* [Task description]
Your job with the data below is to output exactly the lines from the one holding "export CTS_CLUSTER_SIZE = 24" down to the one holding "For fraction of", both included, and no others.

___ Data records

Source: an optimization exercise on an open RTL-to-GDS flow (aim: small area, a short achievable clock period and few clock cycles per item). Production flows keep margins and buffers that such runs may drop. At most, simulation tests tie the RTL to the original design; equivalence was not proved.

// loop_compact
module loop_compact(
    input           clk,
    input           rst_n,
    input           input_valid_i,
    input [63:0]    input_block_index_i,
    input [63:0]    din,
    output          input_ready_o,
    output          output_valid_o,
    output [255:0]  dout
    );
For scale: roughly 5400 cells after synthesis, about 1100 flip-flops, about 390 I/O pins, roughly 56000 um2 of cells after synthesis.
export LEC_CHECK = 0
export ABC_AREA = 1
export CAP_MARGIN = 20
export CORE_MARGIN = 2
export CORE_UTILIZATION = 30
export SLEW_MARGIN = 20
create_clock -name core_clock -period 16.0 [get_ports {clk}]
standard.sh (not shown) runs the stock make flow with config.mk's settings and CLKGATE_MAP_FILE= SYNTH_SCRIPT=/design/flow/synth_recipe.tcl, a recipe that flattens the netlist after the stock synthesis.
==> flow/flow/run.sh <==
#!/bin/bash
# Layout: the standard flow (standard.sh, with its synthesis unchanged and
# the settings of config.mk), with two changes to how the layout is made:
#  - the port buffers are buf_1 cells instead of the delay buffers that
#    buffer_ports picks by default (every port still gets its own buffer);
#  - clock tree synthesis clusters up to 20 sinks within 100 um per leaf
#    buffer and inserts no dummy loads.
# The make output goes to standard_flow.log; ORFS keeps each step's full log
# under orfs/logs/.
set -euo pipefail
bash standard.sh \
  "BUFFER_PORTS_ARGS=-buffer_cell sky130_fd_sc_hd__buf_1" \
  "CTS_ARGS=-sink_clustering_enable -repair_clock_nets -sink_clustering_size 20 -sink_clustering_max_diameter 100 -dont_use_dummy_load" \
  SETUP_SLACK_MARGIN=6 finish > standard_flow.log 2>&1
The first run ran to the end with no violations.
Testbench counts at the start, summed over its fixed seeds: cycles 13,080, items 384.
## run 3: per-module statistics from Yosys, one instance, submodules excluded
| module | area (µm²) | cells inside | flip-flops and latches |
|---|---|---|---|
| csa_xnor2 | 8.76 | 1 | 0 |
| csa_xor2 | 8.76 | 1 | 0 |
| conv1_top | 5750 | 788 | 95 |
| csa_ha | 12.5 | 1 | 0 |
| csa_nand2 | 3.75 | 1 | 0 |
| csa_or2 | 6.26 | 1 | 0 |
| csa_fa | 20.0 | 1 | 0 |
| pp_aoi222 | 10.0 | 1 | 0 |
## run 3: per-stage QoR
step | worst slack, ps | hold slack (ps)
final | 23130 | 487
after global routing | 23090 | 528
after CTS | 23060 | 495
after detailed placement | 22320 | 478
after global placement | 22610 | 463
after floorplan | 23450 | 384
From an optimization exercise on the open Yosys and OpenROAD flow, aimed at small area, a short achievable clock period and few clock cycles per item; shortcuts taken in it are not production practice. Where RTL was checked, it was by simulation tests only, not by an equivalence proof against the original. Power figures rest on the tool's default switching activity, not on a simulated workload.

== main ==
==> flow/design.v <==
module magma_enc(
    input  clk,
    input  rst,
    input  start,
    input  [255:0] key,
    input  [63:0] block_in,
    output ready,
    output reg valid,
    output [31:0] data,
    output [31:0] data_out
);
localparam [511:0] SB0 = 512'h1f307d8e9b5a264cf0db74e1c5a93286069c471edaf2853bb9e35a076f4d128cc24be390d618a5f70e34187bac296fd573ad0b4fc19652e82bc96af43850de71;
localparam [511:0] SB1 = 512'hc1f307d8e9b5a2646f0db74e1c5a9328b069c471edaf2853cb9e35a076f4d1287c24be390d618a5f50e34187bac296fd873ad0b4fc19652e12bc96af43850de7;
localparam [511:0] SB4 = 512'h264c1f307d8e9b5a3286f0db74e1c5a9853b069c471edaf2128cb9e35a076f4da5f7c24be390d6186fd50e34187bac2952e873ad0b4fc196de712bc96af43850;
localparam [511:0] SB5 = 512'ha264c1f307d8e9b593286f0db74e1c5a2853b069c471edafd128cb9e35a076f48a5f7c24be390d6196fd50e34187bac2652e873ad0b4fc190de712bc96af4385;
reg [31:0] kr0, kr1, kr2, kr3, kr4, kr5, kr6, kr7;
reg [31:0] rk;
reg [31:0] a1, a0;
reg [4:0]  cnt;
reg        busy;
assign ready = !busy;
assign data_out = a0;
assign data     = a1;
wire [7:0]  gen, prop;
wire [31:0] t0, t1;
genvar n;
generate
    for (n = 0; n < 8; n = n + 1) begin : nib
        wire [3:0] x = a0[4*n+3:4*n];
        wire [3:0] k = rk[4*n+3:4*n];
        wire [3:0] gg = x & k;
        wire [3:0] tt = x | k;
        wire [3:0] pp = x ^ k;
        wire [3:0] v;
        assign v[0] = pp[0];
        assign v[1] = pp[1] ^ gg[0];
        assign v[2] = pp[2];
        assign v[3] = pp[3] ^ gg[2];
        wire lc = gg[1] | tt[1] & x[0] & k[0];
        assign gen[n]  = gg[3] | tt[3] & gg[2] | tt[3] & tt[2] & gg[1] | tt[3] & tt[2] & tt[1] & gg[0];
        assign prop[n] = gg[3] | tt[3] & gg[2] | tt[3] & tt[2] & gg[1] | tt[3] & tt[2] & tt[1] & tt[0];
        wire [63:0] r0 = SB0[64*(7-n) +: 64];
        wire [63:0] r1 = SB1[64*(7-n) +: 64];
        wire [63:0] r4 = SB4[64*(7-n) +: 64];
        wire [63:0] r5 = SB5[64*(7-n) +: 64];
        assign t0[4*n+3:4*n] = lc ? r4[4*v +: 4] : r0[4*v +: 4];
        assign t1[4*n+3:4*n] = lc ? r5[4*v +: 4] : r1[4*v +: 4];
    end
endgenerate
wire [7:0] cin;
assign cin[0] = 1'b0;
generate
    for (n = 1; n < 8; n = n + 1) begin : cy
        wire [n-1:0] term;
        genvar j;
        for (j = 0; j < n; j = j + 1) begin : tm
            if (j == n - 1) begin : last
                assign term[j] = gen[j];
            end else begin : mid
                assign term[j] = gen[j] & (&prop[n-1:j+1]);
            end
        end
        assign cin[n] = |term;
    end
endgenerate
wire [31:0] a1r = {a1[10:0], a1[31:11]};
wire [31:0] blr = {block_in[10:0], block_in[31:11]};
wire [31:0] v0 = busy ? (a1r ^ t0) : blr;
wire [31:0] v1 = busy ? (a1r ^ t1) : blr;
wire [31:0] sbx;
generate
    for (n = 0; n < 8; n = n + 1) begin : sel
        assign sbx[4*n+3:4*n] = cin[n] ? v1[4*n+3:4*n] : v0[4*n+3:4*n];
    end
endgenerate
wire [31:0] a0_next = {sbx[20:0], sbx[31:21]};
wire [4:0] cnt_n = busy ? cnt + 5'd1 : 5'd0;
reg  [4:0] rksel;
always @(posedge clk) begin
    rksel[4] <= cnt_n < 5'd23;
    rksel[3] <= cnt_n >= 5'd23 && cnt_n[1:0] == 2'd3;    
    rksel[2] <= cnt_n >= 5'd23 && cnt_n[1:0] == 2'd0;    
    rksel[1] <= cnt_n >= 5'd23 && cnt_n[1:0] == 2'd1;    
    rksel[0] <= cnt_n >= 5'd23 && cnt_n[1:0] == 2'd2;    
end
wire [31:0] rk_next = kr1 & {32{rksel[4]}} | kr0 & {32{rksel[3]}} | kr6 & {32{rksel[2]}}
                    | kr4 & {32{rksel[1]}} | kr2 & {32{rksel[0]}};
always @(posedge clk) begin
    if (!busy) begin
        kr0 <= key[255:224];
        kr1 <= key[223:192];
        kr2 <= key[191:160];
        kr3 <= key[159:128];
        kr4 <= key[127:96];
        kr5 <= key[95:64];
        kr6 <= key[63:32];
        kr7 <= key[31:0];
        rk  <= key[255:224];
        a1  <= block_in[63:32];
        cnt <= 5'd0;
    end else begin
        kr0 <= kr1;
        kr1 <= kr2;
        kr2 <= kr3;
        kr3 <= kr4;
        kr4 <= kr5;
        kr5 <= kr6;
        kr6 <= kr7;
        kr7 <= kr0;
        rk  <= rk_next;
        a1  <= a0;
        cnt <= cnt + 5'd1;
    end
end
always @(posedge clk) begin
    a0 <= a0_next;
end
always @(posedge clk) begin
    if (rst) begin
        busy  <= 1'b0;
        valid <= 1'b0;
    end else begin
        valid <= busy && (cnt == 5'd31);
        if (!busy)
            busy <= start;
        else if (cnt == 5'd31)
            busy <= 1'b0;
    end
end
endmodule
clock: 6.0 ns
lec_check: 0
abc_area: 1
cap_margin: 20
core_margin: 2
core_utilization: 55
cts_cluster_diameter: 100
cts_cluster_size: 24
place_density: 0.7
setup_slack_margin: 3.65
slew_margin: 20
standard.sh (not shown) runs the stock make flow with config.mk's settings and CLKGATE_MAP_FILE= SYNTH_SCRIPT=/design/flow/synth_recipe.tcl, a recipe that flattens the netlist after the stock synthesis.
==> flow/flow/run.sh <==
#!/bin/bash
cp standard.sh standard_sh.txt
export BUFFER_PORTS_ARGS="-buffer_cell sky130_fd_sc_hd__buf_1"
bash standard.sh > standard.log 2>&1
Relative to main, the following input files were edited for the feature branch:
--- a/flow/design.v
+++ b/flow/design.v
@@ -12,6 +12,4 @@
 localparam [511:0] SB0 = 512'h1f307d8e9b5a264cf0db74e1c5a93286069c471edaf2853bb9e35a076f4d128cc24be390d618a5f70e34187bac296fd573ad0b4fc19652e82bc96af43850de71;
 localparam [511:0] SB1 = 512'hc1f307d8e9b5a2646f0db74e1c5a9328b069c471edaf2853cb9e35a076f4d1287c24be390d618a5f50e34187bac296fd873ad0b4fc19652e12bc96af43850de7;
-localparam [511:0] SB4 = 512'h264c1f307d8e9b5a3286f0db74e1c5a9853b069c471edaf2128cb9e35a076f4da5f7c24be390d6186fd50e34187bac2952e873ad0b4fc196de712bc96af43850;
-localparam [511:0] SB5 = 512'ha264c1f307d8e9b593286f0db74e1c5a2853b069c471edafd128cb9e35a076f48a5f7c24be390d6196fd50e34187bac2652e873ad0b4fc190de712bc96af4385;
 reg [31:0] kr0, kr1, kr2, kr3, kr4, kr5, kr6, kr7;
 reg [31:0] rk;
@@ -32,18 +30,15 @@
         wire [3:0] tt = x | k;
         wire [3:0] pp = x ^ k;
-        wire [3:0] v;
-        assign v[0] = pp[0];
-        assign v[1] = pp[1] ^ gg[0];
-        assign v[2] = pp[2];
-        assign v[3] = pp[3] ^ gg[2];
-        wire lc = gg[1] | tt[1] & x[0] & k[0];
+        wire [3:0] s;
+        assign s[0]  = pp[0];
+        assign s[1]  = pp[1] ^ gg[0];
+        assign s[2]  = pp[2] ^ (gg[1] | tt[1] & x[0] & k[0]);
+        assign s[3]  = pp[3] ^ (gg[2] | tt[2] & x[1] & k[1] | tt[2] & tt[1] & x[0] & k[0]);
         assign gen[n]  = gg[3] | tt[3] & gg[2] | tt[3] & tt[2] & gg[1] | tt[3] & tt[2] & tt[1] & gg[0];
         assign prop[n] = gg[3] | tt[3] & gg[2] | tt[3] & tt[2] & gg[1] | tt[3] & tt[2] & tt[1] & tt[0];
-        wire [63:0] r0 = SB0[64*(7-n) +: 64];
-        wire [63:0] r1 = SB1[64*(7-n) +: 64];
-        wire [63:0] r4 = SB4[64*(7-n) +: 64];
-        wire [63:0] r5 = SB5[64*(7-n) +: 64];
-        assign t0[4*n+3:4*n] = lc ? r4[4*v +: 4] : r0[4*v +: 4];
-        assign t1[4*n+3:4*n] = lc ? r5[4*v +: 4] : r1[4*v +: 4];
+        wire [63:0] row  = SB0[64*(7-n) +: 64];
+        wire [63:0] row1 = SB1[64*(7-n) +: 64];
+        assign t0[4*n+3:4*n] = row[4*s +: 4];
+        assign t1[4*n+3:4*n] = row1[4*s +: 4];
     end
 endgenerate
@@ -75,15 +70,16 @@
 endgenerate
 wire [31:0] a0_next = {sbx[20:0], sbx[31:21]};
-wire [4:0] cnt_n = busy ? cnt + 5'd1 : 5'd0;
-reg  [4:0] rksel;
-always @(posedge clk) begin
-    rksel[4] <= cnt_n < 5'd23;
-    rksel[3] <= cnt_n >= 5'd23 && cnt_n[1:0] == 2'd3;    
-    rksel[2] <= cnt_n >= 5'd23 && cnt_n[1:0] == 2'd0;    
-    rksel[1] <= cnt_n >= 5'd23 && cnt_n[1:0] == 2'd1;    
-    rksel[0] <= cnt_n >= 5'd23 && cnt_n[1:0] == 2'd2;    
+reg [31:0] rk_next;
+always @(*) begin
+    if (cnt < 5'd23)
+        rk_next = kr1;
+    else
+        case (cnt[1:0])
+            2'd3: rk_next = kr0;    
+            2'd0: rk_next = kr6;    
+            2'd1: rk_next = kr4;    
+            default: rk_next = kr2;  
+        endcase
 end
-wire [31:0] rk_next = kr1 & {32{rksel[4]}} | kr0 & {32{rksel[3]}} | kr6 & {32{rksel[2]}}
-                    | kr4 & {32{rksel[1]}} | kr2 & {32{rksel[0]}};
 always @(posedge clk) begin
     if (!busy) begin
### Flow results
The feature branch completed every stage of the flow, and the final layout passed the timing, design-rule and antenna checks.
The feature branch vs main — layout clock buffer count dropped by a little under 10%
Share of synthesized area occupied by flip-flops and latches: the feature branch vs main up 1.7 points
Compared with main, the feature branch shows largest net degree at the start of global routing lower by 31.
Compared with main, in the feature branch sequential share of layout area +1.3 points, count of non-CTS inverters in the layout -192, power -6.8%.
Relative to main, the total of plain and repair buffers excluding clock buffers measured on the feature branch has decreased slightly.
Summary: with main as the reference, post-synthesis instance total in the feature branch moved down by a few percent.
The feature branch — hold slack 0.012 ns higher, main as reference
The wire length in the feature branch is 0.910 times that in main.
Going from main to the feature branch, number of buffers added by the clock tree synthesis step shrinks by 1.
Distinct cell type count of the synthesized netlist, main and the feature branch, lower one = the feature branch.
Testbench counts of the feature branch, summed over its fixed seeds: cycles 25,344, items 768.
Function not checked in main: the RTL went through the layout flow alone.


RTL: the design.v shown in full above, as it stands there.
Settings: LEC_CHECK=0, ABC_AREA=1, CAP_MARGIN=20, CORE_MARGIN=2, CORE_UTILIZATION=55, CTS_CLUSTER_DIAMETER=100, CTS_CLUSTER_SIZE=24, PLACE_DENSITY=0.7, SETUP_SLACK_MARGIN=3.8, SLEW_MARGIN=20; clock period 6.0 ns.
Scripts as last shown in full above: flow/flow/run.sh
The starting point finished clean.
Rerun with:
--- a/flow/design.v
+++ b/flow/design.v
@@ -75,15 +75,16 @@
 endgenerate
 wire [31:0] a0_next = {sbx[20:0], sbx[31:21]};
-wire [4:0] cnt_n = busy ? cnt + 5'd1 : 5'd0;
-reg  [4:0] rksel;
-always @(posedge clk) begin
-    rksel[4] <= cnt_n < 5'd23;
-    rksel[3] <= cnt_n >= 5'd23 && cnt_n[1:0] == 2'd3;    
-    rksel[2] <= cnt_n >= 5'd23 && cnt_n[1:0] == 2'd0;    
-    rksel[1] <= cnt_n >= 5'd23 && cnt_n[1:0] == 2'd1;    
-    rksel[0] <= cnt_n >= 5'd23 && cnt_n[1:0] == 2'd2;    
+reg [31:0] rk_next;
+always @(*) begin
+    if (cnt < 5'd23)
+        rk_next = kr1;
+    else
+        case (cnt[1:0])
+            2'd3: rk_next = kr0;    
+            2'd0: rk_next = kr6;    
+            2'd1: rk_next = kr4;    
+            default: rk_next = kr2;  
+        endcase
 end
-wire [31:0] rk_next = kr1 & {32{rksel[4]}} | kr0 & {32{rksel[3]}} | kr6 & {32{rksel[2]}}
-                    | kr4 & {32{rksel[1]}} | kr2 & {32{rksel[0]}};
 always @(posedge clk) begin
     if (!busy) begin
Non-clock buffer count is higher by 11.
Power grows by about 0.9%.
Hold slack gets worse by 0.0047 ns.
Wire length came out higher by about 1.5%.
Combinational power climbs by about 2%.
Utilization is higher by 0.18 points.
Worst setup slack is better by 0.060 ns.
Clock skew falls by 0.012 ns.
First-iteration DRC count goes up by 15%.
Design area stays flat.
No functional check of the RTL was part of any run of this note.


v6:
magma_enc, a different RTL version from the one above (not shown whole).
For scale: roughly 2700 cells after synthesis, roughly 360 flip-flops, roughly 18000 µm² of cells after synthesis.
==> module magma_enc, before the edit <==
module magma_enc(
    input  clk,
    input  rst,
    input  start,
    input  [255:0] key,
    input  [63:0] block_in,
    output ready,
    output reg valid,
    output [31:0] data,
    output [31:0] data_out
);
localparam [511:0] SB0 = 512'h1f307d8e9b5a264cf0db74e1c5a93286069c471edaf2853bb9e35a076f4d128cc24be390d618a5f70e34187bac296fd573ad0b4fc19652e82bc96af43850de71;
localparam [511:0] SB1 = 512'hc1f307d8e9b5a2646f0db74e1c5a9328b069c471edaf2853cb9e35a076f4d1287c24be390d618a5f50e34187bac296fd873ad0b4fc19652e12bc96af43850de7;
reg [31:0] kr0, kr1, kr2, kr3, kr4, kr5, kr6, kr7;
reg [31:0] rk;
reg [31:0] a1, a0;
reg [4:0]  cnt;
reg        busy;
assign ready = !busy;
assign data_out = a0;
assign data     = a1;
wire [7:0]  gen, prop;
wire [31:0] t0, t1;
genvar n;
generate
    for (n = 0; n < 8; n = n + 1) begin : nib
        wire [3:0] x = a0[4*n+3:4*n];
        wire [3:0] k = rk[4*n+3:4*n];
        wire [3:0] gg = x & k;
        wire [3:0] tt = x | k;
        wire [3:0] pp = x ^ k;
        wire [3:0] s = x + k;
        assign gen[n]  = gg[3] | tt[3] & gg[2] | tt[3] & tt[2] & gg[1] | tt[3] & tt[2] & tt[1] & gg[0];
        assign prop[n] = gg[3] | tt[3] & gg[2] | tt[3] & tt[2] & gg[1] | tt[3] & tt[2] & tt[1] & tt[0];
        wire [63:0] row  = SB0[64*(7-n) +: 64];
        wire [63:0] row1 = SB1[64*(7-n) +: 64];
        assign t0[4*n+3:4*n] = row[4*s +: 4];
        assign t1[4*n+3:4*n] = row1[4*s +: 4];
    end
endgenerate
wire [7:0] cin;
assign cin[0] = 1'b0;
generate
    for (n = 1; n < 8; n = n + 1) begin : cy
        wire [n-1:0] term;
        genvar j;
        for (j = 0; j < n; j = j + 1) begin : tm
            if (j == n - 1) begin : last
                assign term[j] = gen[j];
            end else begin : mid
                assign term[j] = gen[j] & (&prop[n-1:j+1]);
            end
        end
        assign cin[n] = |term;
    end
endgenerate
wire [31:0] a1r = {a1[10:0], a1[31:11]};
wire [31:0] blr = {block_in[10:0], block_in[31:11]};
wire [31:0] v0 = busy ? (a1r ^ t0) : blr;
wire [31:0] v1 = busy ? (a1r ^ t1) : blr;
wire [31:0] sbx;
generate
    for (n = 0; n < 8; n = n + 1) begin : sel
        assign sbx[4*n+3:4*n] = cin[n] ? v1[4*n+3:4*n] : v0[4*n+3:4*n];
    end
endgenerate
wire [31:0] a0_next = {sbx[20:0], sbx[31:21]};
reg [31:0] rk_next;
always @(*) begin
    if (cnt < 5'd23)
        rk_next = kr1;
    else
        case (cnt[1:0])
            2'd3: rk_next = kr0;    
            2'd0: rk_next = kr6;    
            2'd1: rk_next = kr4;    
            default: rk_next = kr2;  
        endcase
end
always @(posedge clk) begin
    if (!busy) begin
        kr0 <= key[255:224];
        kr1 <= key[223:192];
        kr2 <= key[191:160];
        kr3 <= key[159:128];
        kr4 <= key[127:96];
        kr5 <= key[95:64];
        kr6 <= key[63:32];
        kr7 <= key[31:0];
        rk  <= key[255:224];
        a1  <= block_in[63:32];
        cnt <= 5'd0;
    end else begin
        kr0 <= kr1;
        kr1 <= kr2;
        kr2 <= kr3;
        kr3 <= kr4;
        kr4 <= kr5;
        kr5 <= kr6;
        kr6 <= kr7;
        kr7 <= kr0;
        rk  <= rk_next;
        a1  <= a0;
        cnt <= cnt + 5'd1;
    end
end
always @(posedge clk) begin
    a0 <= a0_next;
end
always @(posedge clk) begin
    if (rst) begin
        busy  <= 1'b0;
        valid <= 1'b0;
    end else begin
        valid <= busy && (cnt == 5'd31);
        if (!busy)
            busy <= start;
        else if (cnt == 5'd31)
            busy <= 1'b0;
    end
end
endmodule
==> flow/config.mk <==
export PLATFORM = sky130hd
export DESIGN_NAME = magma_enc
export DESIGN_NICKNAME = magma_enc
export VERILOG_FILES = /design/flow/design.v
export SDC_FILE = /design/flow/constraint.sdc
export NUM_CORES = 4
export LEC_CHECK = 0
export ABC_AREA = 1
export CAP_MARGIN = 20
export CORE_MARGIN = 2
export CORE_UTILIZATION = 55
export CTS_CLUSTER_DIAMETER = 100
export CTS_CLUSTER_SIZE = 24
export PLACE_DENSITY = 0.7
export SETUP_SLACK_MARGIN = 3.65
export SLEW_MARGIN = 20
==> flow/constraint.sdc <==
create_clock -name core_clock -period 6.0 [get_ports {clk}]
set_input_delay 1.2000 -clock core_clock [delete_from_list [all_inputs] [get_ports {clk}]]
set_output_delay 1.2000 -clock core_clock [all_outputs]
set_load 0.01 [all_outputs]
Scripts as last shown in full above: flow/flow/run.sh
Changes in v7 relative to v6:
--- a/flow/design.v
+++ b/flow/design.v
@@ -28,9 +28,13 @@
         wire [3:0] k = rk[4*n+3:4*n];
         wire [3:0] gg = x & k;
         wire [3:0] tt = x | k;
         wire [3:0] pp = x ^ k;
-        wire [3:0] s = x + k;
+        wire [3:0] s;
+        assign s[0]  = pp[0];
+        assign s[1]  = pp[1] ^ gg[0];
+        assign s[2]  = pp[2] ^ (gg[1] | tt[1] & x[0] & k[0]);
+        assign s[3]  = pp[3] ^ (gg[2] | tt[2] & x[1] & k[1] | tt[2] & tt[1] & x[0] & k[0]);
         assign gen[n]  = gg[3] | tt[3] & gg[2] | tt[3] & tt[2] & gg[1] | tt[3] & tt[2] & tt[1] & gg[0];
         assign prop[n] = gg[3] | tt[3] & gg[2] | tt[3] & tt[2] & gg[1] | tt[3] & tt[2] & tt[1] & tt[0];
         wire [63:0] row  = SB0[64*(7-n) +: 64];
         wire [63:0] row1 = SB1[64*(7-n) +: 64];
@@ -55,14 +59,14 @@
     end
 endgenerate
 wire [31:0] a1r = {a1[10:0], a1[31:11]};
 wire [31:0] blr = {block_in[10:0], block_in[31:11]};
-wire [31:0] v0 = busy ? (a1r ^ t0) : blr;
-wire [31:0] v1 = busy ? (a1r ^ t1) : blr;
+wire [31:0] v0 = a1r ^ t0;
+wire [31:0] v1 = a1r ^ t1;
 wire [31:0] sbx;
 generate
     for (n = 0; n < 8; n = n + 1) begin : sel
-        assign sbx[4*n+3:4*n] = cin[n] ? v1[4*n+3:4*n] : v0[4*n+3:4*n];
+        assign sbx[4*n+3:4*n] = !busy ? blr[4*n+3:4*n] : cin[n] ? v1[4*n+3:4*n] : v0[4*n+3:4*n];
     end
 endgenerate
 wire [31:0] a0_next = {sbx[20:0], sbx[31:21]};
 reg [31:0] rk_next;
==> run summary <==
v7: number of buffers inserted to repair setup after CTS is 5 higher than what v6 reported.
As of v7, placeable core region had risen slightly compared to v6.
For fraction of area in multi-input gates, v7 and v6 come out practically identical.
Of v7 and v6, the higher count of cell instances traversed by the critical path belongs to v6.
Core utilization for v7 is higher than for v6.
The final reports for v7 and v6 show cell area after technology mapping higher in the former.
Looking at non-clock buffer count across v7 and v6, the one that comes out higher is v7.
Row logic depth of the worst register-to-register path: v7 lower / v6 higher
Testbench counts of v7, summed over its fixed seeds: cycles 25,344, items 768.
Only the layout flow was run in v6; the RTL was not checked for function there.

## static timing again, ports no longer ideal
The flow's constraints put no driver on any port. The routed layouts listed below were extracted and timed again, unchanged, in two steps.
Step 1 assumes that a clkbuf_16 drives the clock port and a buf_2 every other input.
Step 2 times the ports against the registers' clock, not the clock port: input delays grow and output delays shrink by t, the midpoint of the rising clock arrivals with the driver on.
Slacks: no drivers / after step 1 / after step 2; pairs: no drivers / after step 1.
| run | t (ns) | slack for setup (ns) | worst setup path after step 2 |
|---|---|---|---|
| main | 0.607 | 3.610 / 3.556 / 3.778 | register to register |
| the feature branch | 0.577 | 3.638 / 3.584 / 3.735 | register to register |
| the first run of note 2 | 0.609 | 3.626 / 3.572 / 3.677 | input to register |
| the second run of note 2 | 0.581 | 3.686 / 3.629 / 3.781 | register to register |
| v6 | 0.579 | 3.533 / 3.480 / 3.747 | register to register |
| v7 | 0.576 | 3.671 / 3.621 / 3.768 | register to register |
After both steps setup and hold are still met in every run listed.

______

* [Output for this task]
export CTS_CLUSTER_SIZE = 24
export PLACE_DENSITY = 0.7
export SETUP_SLACK_MARGIN = 3.65
export SLEW_MARGIN = 20
==> flow/constraint.sdc <==
create_clock -name core_clock -period 6.0 [get_ports {clk}]
set_input_delay 1.2000 -clock core_clock [delete_from_list [all_inputs] [get_ports {clk}]]
set_output_delay 1.2000 -clock core_clock [all_outputs]
set_load 0.01 [all_outputs]
Scripts as last shown in full above: flow/flow/run.sh
Changes in v7 relative to v6:
--- a/flow/design.v
+++ b/flow/design.v
@@ -28,9 +28,13 @@
         wire [3:0] k = rk[4*n+3:4*n];
         wire [3:0] gg = x & k;
         wire [3:0] tt = x | k;
         wire [3:0] pp = x ^ k;
-        wire [3:0] s = x + k;
+        wire [3:0] s;
+        assign s[0]  = pp[0];
+        assign s[1]  = pp[1] ^ gg[0];
+        assign s[2]  = pp[2] ^ (gg[1] | tt[1] & x[0] & k[0]);
+        assign s[3]  = pp[3] ^ (gg[2] | tt[2] & x[1] & k[1] | tt[2] & tt[1] & x[0] & k[0]);
         assign gen[n]  = gg[3] | tt[3] & gg[2] | tt[3] & tt[2] & gg[1] | tt[3] & tt[2] & tt[1] & gg[0];
         assign prop[n] = gg[3] | tt[3] & gg[2] | tt[3] & tt[2] & gg[1] | tt[3] & tt[2] & tt[1] & tt[0];
         wire [63:0] row  = SB0[64*(7-n) +: 64];
         wire [63:0] row1 = SB1[64*(7-n) +: 64];
@@ -55,14 +59,14 @@
     end
 endgenerate
 wire [31:0] a1r = {a1[10:0], a1[31:11]};
 wire [31:0] blr = {block_in[10:0], block_in[31:11]};
-wire [31:0] v0 = busy ? (a1r ^ t0) : blr;
-wire [31:0] v1 = busy ? (a1r ^ t1) : blr;
+wire [31:0] v0 = a1r ^ t0;
+wire [31:0] v1 = a1r ^ t1;
 wire [31:0] sbx;
 generate
     for (n = 0; n < 8; n = n + 1) begin : sel
-        assign sbx[4*n+3:4*n] = cin[n] ? v1[4*n+3:4*n] : v0[4*n+3:4*n];
+        assign sbx[4*n+3:4*n] = !busy ? blr[4*n+3:4*n] : cin[n] ? v1[4*n+3:4*n] : v0[4*n+3:4*n];
     end
 endgenerate
 wire [31:0] a0_next = {sbx[20:0], sbx[31:21]};
 reg [31:0] rk_next;
==> run summary <==
v7: number of buffers inserted to repair setup after CTS is 5 higher than what v6 reported.
As of v7, placeable core region had risen slightly compared to v6.
For fraction of area in multi-input gates, v7 and v6 come out practically identical.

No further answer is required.